In This Review

Losing an Enemy: Obama, Iran, and the Triumph of Diplomacy
Losing an Enemy: Obama, Iran, and the Triumph of Diplomacy
By Trita Parsi
472 pp, Yale University Press, 2017

Parsi has written a detailed and gripping account of the 22 months of negotiations over Iran’s nuclear program that resulted in the 2015 deal struck by the Islamic Republic and the permanent members of the UN Security Council plus Germany (known as the P5+1). Iran pledged to eliminate its stockpiles of uranium, drastically limit its enrichment activities, and allow inspections of its nuclear facilities. In exchange, the P5+1 agreed to lift crippling sanctions on Iran.

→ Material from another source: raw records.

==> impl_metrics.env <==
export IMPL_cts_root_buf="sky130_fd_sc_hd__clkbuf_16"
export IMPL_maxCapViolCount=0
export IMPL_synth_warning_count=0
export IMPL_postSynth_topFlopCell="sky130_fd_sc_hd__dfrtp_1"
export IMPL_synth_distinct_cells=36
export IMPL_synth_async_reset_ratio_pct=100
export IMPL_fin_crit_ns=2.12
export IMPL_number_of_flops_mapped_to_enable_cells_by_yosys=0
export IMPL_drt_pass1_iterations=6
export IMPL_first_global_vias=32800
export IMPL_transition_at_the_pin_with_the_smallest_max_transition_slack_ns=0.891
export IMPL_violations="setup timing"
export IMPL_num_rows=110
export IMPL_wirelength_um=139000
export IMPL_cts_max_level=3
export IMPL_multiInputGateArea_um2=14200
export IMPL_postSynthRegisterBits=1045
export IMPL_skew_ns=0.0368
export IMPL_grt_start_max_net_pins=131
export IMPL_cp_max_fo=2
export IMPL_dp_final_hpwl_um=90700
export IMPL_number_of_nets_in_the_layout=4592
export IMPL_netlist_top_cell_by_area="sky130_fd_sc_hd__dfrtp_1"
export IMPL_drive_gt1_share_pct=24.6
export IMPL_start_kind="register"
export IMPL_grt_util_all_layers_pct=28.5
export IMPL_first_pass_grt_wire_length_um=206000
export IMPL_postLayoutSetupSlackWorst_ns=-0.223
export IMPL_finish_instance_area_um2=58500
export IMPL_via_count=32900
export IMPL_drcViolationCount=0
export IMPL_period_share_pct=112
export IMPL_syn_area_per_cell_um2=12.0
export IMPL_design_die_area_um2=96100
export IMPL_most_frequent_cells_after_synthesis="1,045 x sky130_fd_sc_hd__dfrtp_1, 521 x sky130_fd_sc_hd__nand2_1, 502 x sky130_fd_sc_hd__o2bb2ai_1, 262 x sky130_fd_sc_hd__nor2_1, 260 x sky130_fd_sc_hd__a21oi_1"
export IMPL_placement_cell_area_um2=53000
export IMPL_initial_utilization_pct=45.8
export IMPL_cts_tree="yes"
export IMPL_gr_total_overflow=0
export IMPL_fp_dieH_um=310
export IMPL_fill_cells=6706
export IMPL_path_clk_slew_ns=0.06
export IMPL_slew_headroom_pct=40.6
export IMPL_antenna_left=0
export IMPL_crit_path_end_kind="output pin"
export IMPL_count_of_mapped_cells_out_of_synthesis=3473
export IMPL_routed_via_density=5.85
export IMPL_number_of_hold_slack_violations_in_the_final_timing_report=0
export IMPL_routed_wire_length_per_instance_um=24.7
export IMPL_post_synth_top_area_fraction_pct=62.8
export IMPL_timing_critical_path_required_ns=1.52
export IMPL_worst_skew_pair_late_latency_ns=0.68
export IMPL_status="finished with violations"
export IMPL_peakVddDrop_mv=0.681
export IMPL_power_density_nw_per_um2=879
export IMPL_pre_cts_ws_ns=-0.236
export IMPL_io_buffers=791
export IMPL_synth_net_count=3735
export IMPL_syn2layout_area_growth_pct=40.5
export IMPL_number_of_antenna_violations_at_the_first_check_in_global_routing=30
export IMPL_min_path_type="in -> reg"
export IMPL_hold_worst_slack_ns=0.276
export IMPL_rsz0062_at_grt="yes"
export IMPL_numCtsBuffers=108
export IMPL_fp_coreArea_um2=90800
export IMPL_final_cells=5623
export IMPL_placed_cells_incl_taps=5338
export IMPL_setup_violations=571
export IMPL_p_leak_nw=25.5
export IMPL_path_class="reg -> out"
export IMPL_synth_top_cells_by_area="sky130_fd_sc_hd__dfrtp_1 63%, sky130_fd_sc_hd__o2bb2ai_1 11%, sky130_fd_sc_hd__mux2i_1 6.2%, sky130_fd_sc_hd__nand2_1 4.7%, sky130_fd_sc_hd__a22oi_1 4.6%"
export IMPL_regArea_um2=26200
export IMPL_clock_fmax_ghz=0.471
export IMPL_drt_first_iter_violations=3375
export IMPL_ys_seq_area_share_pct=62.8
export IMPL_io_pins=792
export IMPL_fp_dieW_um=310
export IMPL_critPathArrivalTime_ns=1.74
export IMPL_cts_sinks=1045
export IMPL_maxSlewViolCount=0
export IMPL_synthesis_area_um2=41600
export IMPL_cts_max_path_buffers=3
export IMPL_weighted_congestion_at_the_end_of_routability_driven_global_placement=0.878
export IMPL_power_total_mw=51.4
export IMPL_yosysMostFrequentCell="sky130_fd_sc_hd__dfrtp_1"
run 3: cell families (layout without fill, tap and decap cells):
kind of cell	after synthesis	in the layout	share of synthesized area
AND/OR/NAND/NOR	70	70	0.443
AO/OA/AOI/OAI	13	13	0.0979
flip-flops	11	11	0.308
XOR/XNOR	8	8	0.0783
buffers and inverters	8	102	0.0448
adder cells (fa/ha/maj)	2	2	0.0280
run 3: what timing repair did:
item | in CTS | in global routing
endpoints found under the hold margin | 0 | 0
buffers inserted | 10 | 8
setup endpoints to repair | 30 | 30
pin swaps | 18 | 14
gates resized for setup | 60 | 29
$ cat src/flat_wrapper.sv
// flat-port wrapper written by rule: the top's interface ports become plain ports
module sync_fifo_ctrl_flat import fifo_pkg::*;
#(
    parameter int unsigned DATASIZE   = DEF_DATASIZE,
    parameter int unsigned ADDRSIZE   = DEF_ADDRSIZE,
    parameter int unsigned AFULL_TH   = (1 << ADDRSIZE) - 4,
    parameter int unsigned AEMPTY_TH  = 4,
    parameter int unsigned SHOW_AHEAD = 0
)
  (clk, rst, bus_flush, bus_w_inc, bus_wdata, bus_r_inc, bus_rdata, bus_wfull, bus_rempty, bus_almost_full, bus_almost_empty, bus_count, bus_overflow, bus_underflow);
  sync_fifo_ctrl_if #(.DATASIZE(DATASIZE), .ADDRSIZE(ADDRSIZE)) bus_i ();
  input  logic clk;
  input  logic rst;
  input wire logic [$bits(bus_i.flush)-1:0] bus_flush;
  input wire logic [$bits(bus_i.w_inc)-1:0] bus_w_inc;
  input wire logic [$bits(bus_i.wdata)-1:0] bus_wdata;
  input wire logic [$bits(bus_i.r_inc)-1:0] bus_r_inc;
  output wire logic [$bits(bus_i.rdata)-1:0] bus_rdata;
  output wire logic [$bits(bus_i.wfull)-1:0] bus_wfull;
  output wire logic [$bits(bus_i.rempty)-1:0] bus_rempty;
  output wire logic [$bits(bus_i.almost_full)-1:0] bus_almost_full;
  output wire logic [$bits(bus_i.almost_empty)-1:0] bus_almost_empty;
  output wire logic [$bits(bus_i.count)-1:0] bus_count;
  output wire logic [$bits(bus_i.overflow)-1:0] bus_overflow;
  output wire logic [$bits(bus_i.underflow)-1:0] bus_underflow;
  assign bus_i.flush = bus_flush;
  assign bus_i.w_inc = bus_w_inc;
  assign bus_i.wdata = bus_wdata;
  assign bus_i.r_inc = bus_r_inc;
  assign bus_rdata = bus_i.rdata;
  assign bus_wfull = bus_i.wfull;
  assign bus_rempty = bus_i.rempty;
  assign bus_almost_full = bus_i.almost_full;
  assign bus_almost_empty = bus_i.almost_empty;
  assign bus_count = bus_i.count;
  assign bus_overflow = bus_i.overflow;
  assign bus_underflow = bus_i.underflow;
  sync_fifo_ctrl #(.DATASIZE(DATASIZE), .ADDRSIZE(ADDRSIZE), .AFULL_TH(AFULL_TH), .AEMPTY_TH(AEMPTY_TH), .SHOW_AHEAD(SHOW_AHEAD)) u_core (.clk(clk), .rst(rst), .bus(bus_i));
endmodule
$ cat config.mk
export PLATFORM = sky130hd
export DESIGN_NAME = sync_fifo_ctrl_flat
export DESIGN_NICKNAME = d
export VERILOG_FILES = /design/src/rtl/fifo_pkg.sv /design/src/rtl/sync_fifo_ctrl_if.sv /design/src/rtl/sync_fifo_mem.sv /design/src/rtl/sync_fifo_ctrl.sv /design/src/flat_wrapper.sv
export SDC_FILE = /design/constraint.sdc
export NUM_CORES = 2
export LEC_CHECK = 0
export ABC_AREA = 0
export CAP_MARGIN = 20
export CORE_ASPECT_RATIO = 1.25
export CORE_MARGIN = 1
export CORE_UTILIZATION = 45
export CTS_BUF_LIST = sky130_fd_sc_hd__clkbuf_4
export DETAILED_ROUTE_END_ITERATION = 10
export PLACE_DENSITY = 0.57
export SLEW_MARGIN = 0
export SYNTH_ARGS = -nofsm -noshare
export SYNTH_HDL_FRONTEND = slang
export SYNTH_SLANG_ARGS = --single-unit
$ cat constraint.sdc
create_clock -name clk -period 7.82 [get_ports clk]
set_clock_uncertainty 0.2 [all_clocks]
set_input_delay 1.173 -clock clk [delete_from_list [all_inputs] [get_ports clk]]
set_output_delay 1.173 -clock clk [all_outputs]
set_load 0.03 [all_outputs]
$ cat src/rtl/clb_config_chain.sv
// Configurable LUT block: config beats shift serially into a shadow register,
// then commit atomically into the active register that drives the LUT outputs.
module clb_config_chain #(
    parameter int ADDR_BITS = 4,
    parameter int LUTS      = 2,
    parameter int SHIFT_W   = 1
) (
    input  logic                      clk,
    input  logic                      rst_n,
    input  logic                      cfg_en,
    input  logic                      cfg_abort,
    input  logic                      cfg_valid,
    input  logic [SHIFT_W-1:0]        cfg_data,
    output logic                      cfg_ready,
    output logic                      cfg_done,
    output logic                      configured,
    input  logic [LUTS*ADDR_BITS-1:0] addr,
    output logic [LUTS-1:0]           out
);

    localparam int MEM_SIZE = 2 ** ADDR_BITS;
    localparam int TOTAL    = LUTS * MEM_SIZE;
    localparam int BEATS    = TOTAL / SHIFT_W;
    localparam int CNT_W    = (BEATS > 1) ? $clog2(BEATS) : 1;
    localparam logic [CNT_W-1:0] LAST_BEAT = CNT_W'(BEATS - 1);

    typedef enum logic [1:0] {
        IDLE   = 2'd0,
        SHIFT  = 2'd1,
        COMMIT = 2'd2
    } state_t;

    state_t           state;
    logic [CNT_W-1:0] beat_cnt;
    logic [TOTAL-1:0] shadow;
    logic [TOTAL-1:0] active;

    // New beat enters at the top; the oldest beat drifts down to bit 0.
    function automatic logic [TOTAL-1:0] shift_in(input logic [TOTAL-1:0] cur,
                                                  input logic [SHIFT_W-1:0] beat);
        logic [TOTAL+SHIFT_W-1:0] cat;
        cat = {beat, cur};
        return cat[TOTAL+SHIFT_W-1:SHIFT_W];
    endfunction

    always_ff @(posedge clk or negedge rst_n) begin
        if (!rst_n) begin
            state      <= IDLE;
            beat_cnt   <= '0;
            shadow     <= '0;
            active     <= '0;
            cfg_ready  <= 1'b0;
            cfg_done   <= 1'b0;
            configured <= 1'b0;
        end else begin
            case (state)
                IDLE: begin
                    cfg_done <= 1'b0;
                    if (cfg_en) begin
                        state     <= SHIFT;
                        beat_cnt  <= '0;
                        cfg_ready <= 1'b1;
                    end
                end
                SHIFT: begin
                    // Abort wins over a beat presented in the same cycle.
                    if (cfg_abort) begin
                        state     <= IDLE;
                        cfg_ready <= 1'b0;
                    end else if (cfg_valid) begin
                        shadow <= shift_in(shadow, cfg_data);
                        if (beat_cnt == LAST_BEAT) begin
                            state     <= COMMIT;
                            cfg_ready <= 1'b0;
                            cfg_done  <= 1'b1;
                        end else begin
                            beat_cnt <= beat_cnt + 1'b1;
                        end
                    end
                end
                COMMIT: begin
                    active     <= shadow;
                    configured <= 1'b1;
                    cfg_done   <= 1'b0;
                    state      <= IDLE;
                end
                default: begin
                    state     <= IDLE;
                    cfg_ready <= 1'b0;
                    cfg_done  <= 1'b0;
                end
            endcase
        end
    end

    for (genvar i = 0; i < LUTS; i++) begin : g_lut
        logic [ADDR_BITS-1:0] a;
        assign a      = addr[i*ADDR_BITS +: ADDR_BITS];
        assign out[i] = active[i*MEM_SIZE + int'(a)];
    end

endmodule
--- src/rtl/sll_share_arb.sv ---
// Round-robin arbiter/sequencer sharing one 32-bit logical-left shifter
// between two requesters: accept, shift, then hold until consumed.
module sll_share_arb #(
  parameter bit PRIO_RESET = 1'b0
) (
  input  logic clock,
  input  logic ctrl_reset_n,
  sll_share_arb_if.slave bus,
  output logic busy
);

  typedef enum logic [1:0] {
    IDLE  = 2'd0,
    SHIFT = 2'd1,
    HOLD  = 2'd2
  } state_e;

  state_e      state_q, state_d;
  logic [31:0] op_a_q, op_a_d;
  logic [4:0]  op_sh_q, op_sh_d;
  logic        gnt_q, gnt_d;
  logic        last_q, last_d;
  logic        rsp0_valid_q, rsp0_valid_d;
  logic        rsp1_valid_q, rsp1_valid_d;
  logic [31:0] rsp0_y_q, rsp0_y_d;
  logic [31:0] rsp1_y_q, rsp1_y_d;
  logic        win;
  logic        any_req;
  logic        rdy0, rdy1;
  logic [31:0] shifted;

  always_ff @(posedge clock or negedge ctrl_reset_n) begin
    if (!ctrl_reset_n) begin
      state_q      <= IDLE;
      op_a_q       <= '0;
      op_sh_q      <= '0;
      gnt_q        <= 1'b0;
      last_q       <= ~PRIO_RESET;
      rsp0_valid_q <= 1'b0;
      rsp1_valid_q <= 1'b0;
      rsp0_y_q     <= '0;
      rsp1_y_q     <= '0;
    end else begin
      state_q      <= state_d;
      op_a_q       <= op_a_d;
      op_sh_q      <= op_sh_d;
      gnt_q        <= gnt_d;
      last_q       <= last_d;
      rsp0_valid_q <= rsp0_valid_d;
      rsp1_valid_q <= rsp1_valid_d;
      rsp0_y_q     <= rsp0_y_d;
      rsp1_y_q     <= rsp1_y_d;
    end
  end

  assign shifted = op_a_q << op_sh_q;

  always_comb begin
    state_d      = state_q;
    op_a_d       = op_a_q;
    op_sh_d      = op_sh_q;
    gnt_d        = gnt_q;
    last_d       = last_q;
    rsp0_valid_d = rsp0_valid_q;
    rsp1_valid_d = rsp1_valid_q;
    rsp0_y_d     = rsp0_y_q;
    rsp1_y_d     = rsp1_y_q;
    rdy0         = 1'b0;
    rdy1         = 1'b0;
    any_req      = bus.req0_valid | bus.req1_valid;
    // On a tie the requester not served last wins.
    win = (bus.req0_valid & bus.req1_valid) ? ~last_q : bus.req1_valid;
    unique case (state_q)
      IDLE: begin
        // Ready is masked during reset since state reads IDLE then.
        if (ctrl_reset_n && any_req) begin
          rdy0    = ~win;
          rdy1    = win;
          op_a_d  = win ? bus.req1_a : bus.req0_a;
          op_sh_d = win ? bus.req1_shamt : bus.req0_shamt;
          gnt_d   = win;
          last_d  = win;
          state_d = SHIFT;
        end
      end
      SHIFT: begin
        if (gnt_q) begin
          rsp1_y_d     = shifted;
          rsp1_valid_d = 1'b1;
        end else begin
          rsp0_y_d     = shifted;
          rsp0_valid_d = 1'b1;
        end
        state_d = HOLD;
      end
      HOLD: begin
        if (gnt_q ? bus.rsp1_ready : bus.rsp0_ready) begin
          rsp0_valid_d = 1'b0;
          rsp1_valid_d = 1'b0;
          state_d      = IDLE;
        end
      end
      default: state_d = IDLE;
    endcase
  end

  assign bus.req0_ready = rdy0;
  assign bus.req1_ready = rdy1;
  assign bus.rsp0_valid = rsp0_valid_q;
  assign bus.rsp1_valid = rsp1_valid_q;
  assign bus.rsp0_y     = rsp0_y_q;
  assign bus.rsp1_y     = rsp1_y_q;
  assign busy           = (state_q != IDLE);

endmodule
[src/rtl/bcd_frame_conv_if.sv]
// Purpose: handshake/data bundle between a frame-rate requester and the
// shared binary-to-BCD converter.
//   start    : request a conversion (honoured only while the converter is idle)
//   blank_lz : leading-zero blanking enable, captured together with start
//   bin      : CH packed binary values, channel c at [c*N_IN +: N_IN]
//   busy     : conversion in progress
//   done     : one-cycle pulse when dec/ovf take a new frame
//   dec      : CH packed BCD words, channel c at [c*DIGITS*4 +: DIGITS*4]
//   ovf      : per-channel saturation flags
interface bcd_frame_conv_if #(
  parameter int unsigned N_IN   = 10,
  parameter int unsigned DIGITS = 3,
  parameter int unsigned CH     = 3
);
  logic                     start;
  logic                     blank_lz;
  logic [CH*N_IN-1:0]       bin;
  logic                     busy;
  logic                     done;
  logic [CH*DIGITS*4-1:0]   dec;
  logic [CH-1:0]            ovf;

  modport master (
    output start, blank_lz, bin,
    input  busy, done, dec, ovf
  );

  modport slave (
    input  start, blank_lz, bin,
    output busy, done, dec, ovf
  );
endinterface

[src/rtl/bcd_frame_conv.sv]
// Purpose: multi-channel sequential binary-to-BCD converter for the VGA text
// path. One shift-add-3 engine walks all channels of a captured snapshot,
// results collect in a shadow buffer and are published to dec/ovf in a single
// cycle so the display never sees a partially converted frame.
// Ports:
//   clk  : clock
//   RSTn : asynchronous active-low reset
//   bus  : bcd_frame_conv_if.slave (start, blank_lz, bin in; busy, done, dec, ovf out)
module bcd_frame_conv #(
  parameter int unsigned N_IN   = 10,
  parameter int unsigned DIGITS = 3,
  parameter int unsigned CH     = 3,
  parameter logic [3:0]  BLANK  = 4'hA
) (
  input  logic             clk,
  input  logic             RSTn,
  bcd_frame_conv_if.slave  bus
);

  localparam int unsigned DW = DIGITS * 4;
  localparam int unsigned BW = (N_IN > 1) ? $clog2(N_IN) : 1;
  localparam int unsigned CW = (CH > 1) ? $clog2(CH) : 1;

  localparam logic [1:0] S_IDLE  = 2'd0;
  localparam logic [1:0] S_SHIFT = 2'd1;
  localparam logic [1:0] S_STORE = 2'd2;
  localparam logic [1:0] S_DONE  = 2'd3;

  logic [1:0]         state_q, state_d;
  logic [CH*N_IN-1:0] bin_snap_q, bin_snap_d;
  logic               blank_q, blank_d;
  logic [CW-1:0]      ch_q, ch_d;
  logic [BW-1:0]      bit_q, bit_d;
  logic [DW-1:0]      bcd_q, bcd_d;
  logic [N_IN-1:0]    sh_q, sh_d;
  logic               sticky_q, sticky_d;
  logic [CH*DW-1:0]   shadow_q, shadow_d;
  logic [CH-1:0]      shadow_ovf_q, shadow_ovf_d;
  logic               busy_q, busy_d;
  logic               done_q, done_d;
  logic [CH*DW-1:0]   dec_q, dec_d;
  logic [CH-1:0]      ovf_q, ovf_d;

  logic [DW-1:0]      adj;
  logic [DW-1:0]      word;

  // Double-dabble correction: every digit >= 5 gets +3 before the shift.
  function automatic logic [DW-1:0] add3(input logic [DW-1:0] v);
    logic [DW-1:0] r;
    r = v;
    for (int d = 0; d < int'(DIGITS); d++) begin
      if (v[d*4 +: 4] >= 4'd5) r[d*4 +: 4] = v[d*4 +: 4] + 4'd3;
    end
    return r;
  endfunction

  // Replace zero digits above the units digit, scanning down from the top
  // until the first non-zero digit.
  function automatic logic [DW-1:0] blank_lead(input logic [DW-1:0] v);
    logic [DW-1:0] r;
    logic          lead;
    r    = v;
    lead = 1'b1;
    for (int d = int'(DIGITS) - 1; d >= 1; d--) begin
      if (lead && (v[d*4 +: 4] == 4'd0)) r[d*4 +: 4] = BLANK;
      else                               lead = 1'b0;
    end
    return r;
  endfunction

  // Next-state, datapath and registered-output logic
  always_comb begin
    state_d      = state_q;
    bin_snap_d   = bin_snap_q;
    blank_d      = blank_q;
    ch_d         = ch_q;
    bit_d        = bit_q;
    bcd_d        = bcd_q;
    sh_d         = sh_q;
    sticky_d     = sticky_q;
    shadow_d     = shadow_q;
    shadow_ovf_d = shadow_ovf_q;
    dec_d        = dec_q;
    ovf_d        = ovf_q;
    done_d       = 1'b0;
    adj          = add3(bcd_q);
    word         = '0;

    case (state_q)
      S_IDLE: begin
        if (bus.start) begin
          bin_snap_d = bus.bin;
          blank_d    = bus.blank_lz;
          ch_d       = '0;
          bit_d      = '0;
          bcd_d      = '0;
          sticky_d   = 1'b0;
          sh_d       = bus.bin[N_IN-1:0];
          state_d    = S_SHIFT;
        end
      end

      S_SHIFT: begin
        // A 1 leaving the top digit means the value needs more digits.
        sticky_d = sticky_q | adj[DW-1];
        bcd_d    = {adj[DW-2:0], sh_q[N_IN-1]};
        sh_d     = sh_q << 1;
        if (bit_q == BW'(N_IN - 1)) state_d = S_STORE;
        else                        bit_d   = BW'(bit_q + 1'b1);
      end

      S_STORE: begin
        if (sticky_q)     word = {DIGITS{4'h9}};
        else if (blank_q) word = blank_lead(bcd_q);
        else              word = bcd_q;
        shadow_d[int'(ch_q)*DW +: DW] = word;
        shadow_ovf_d[ch_q]            = sticky_q;
        if (ch_q == CW'(CH - 1)) begin
          state_d = S_DONE;
        end else begin
          ch_d     = CW'(ch_q + 1'b1);
          bit_d    = '0;
          bcd_d    = '0;
          sticky_d = 1'b0;
          sh_d     = bin_snap_q[int'(ch_d)*N_IN +: N_IN];
          state_d  = S_SHIFT;
        end
      end

      S_DONE: state_d = S_IDLE;

      default: state_d = S_IDLE;
    endcase

    // Outputs follow the next state so they are valid in the same cycle as it.
    busy_d = (state_d != S_IDLE);
    if (state_d == S_DONE) begin
      done_d = 1'b1;
      dec_d  = shadow_d;
      ovf_d  = shadow_ovf_d;
    end
  end

  // State and output registers
  always_ff @(posedge clk or negedge RSTn) begin
    if (!RSTn) begin
      state_q      <= S_IDLE;
      bin_snap_q   <= '0;
      blank_q      <= 1'b0;
      ch_q         <= '0;
      bit_q        <= '0;
      bcd_q        <= '0;
      sh_q         <= '0;
      sticky_q     <= 1'b0;
      shadow_q     <= '0;
      shadow_ovf_q <= '0;
      busy_q       <= 1'b0;
      done_q       <= 1'b0;
      dec_q        <= '0;
      ovf_q        <= '0;
    end else begin
      state_q      <= state_d;
      bin_snap_q   <= bin_snap_d;
      blank_q      <= blank_d;
      ch_q         <= ch_d;
      bit_q        <= bit_d;
      bcd_q        <= bcd_d;
      sh_q         <= sh_d;
      sticky_q     <= sticky_d;
      shadow_q     <= shadow_d;
      shadow_ovf_q <= shadow_ovf_d;
      busy_q       <= busy_d;
      done_q       <= done_d;
      dec_q        <= dec_d;
      ovf_q        <= ovf_d;
    end
  end

  assign bus.busy = busy_q;
  assign bus.done = done_q;
  assign bus.dec  = dec_q;
  assign bus.ovf  = ovf_q;

endmodule
===== src/rtl/imem_if.sv =====
// rtl/imem_if.sv - instruction memory request/acknowledge bus
//
// Carries the fetch request from fetch_unit to instruction memory.
//   imem_addr : fetch address (equals the PC while imem_req is high)
//   imem_req  : request, held until ack or timeout abort
//   imem_ack  : memory data valid this cycle
//   imem_data : instruction word, meaningful only when imem_ack is high
// master = fetch unit side, slave = memory side.
interface imem_if;
    logic [15:0] imem_addr;
    logic        imem_req;
    logic        imem_ack;
    logic [31:0] imem_data;

    modport master (
        output imem_addr,
        output imem_req,
        input  imem_ack,
        input  imem_data
    );

    modport slave (
        input  imem_addr,
        input  imem_req,
        output imem_ack,
        output imem_data
    );
endinterface


===== src/rtl/fetch_unit.sv =====
// rtl/fetch_unit.sv - SISC instruction fetch stage: PC, IR and imem fetch handshake
//
// Ports:
//   clk, rst_f            : clock, asynchronous active-low reset
//   fetch_start           : one-cycle pulse, starts a fetch of mem[pc]
//   pc_rst                : synchronous PC reset to RESET_PC, honoured in any state
//   pc_write/pc_sel/br_sel: branch commit (IDLE only), absolute or PC-relative
//   imem                  : instruction memory bus (master side)
//   fetch_done, fetch_err : completion pulse, and abort flag pulsed with it
//   seq_err               : sticky protocol error (command received while busy)
//   pc, ir                : program counter and instruction register
//   opcode/mm/rd/rs/rt/imm: instruction fields decoded from ir
module fetch_unit #(
    parameter int unsigned TIMEOUT  = 15,
    parameter logic [15:0] RESET_PC = 16'h0000
) (
    input  logic        clk,
    input  logic        rst_f,
    input  logic        fetch_start,
    input  logic        pc_rst,
    input  logic        pc_write,
    input  logic        pc_sel,
    input  logic        br_sel,
    imem_if.master      imem,
    output logic        fetch_done,
    output logic        fetch_err,
    output logic        seq_err,
    output logic [15:0] pc,
    output logic [31:0] ir,
    output logic [3:0]  opcode,
    output logic [3:0]  mm,
    output logic [3:0]  rd,
    output logic [3:0]  rs,
    output logic [3:0]  rt,
    output logic [15:0] imm
);

    typedef enum logic [1:0] {
        IDLE = 2'd0,
        REQ  = 2'd1,
        DONE = 2'd2
    } state_t;

    // The counter holds the number of REQ cycles already spent without ack,
    // so the abort fires during the TIMEOUT-th REQ cycle.
    localparam logic [7:0] TIMEOUT_LAST = 8'(TIMEOUT - 1);

    state_t      state_q, state_d;
    logic [15:0] pc_q, pc_d;
    logic [31:0] ir_q, ir_d;
    logic [7:0]  cnt_q, cnt_d;
    logic        err_q, err_d;
    logic        seq_err_q, seq_err_d;

    always_comb begin
        state_d   = state_q;
        pc_d      = pc_q;
        ir_d      = ir_q;
        cnt_d     = cnt_q;
        err_d     = err_q;
        seq_err_d = seq_err_q;

        case (state_q)
            IDLE: begin
                // PC update lands on the same edge that enters REQ, so a
                // simultaneous fetch uses the updated PC.
                if (pc_rst) begin
                    pc_d = RESET_PC;
                end else if (pc_write && pc_sel) begin
                    pc_d = br_sel ? ir_q[15:0] : pc_q + ir_q[15:0];
                end
                if (fetch_start) begin
                    state_d = REQ;
                    cnt_d   = '0;
                    err_d   = 1'b0;
                end
            end
            REQ: begin
                if (fetch_start || pc_write) begin
                    seq_err_d = 1'b1;
                end
                if (pc_rst) begin
                    pc_d    = RESET_PC;
                    state_d = IDLE;
                end else if (imem.imem_ack) begin
                    ir_d    = imem.imem_data;
                    pc_d    = pc_q + 16'd1;
                    state_d = DONE;
                end else if (cnt_q == TIMEOUT_LAST) begin
                    // Abort: IR becomes NOOP, PC still advances past the slot.
                    ir_d    = '0;
                    pc_d    = pc_q + 16'd1;
                    err_d   = 1'b1;
                    state_d = DONE;
                end else begin
                    cnt_d = cnt_q + 8'd1;
                end
            end
            DONE: begin
                if (fetch_start || pc_write) begin
                    seq_err_d = 1'b1;
                end
                if (pc_rst) begin
                    pc_d = RESET_PC;
                end
                state_d = IDLE;
            end
            default: begin
                state_d = IDLE;
            end
        endcase
    end

    always_ff @(posedge clk or negedge rst_f) begin
        if (!rst_f) begin
            state_q   <= IDLE;
            pc_q      <= RESET_PC;
            ir_q      <= '0;
            cnt_q     <= '0;
            err_q     <= 1'b0;
            seq_err_q <= 1'b0;
        end else begin
            state_q   <= state_d;
            pc_q      <= pc_d;
            ir_q      <= ir_d;
            cnt_q     <= cnt_d;
            err_q     <= err_d;
            seq_err_q <= seq_err_d;
        end
    end

    assign imem.imem_addr = pc_q;
    assign imem.imem_req  = (state_q == REQ);

    // A pc_rst arriving in DONE cancels the completion pulse.
    assign fetch_done = (state_q == DONE) && !pc_rst;
    assign fetch_err  = fetch_done && err_q;
    assign seq_err    = seq_err_q;

    assign pc     = pc_q;
    assign ir     = ir_q;
    assign opcode = ir_q[31:28];
    assign mm     = ir_q[27:24];
    assign rd     = ir_q[23:20];
    assign rs     = ir_q[19:16];
    assign rt     = ir_q[15:12];
    assign imm    = ir_q[15:0];

endmodule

Parsi did not participate in the negotiations but has interviewed just about everyone who did. His book captures the ebb and flow of the process—indeed, its psychology. The United States saw sanctions as a way to force Iran to negotiate; Iran saw enrichment as a way to force the United States to negotiate. Neither wanted to put down its stick. There is no doubt in Parsi’s mind that the only alternative to the deal was war, which was U.S. President Barack Obama’s position, as well. Further sanctions would not have produced regime change in Tehran, Parsi contends. He also does not believe that Iran—a big, diverse, proud nation—could be isolated indefinitely. The Trump administration may think otherwise, but Parsi presents a convincing argument that normalization with Iran, although not inevitable, is possible.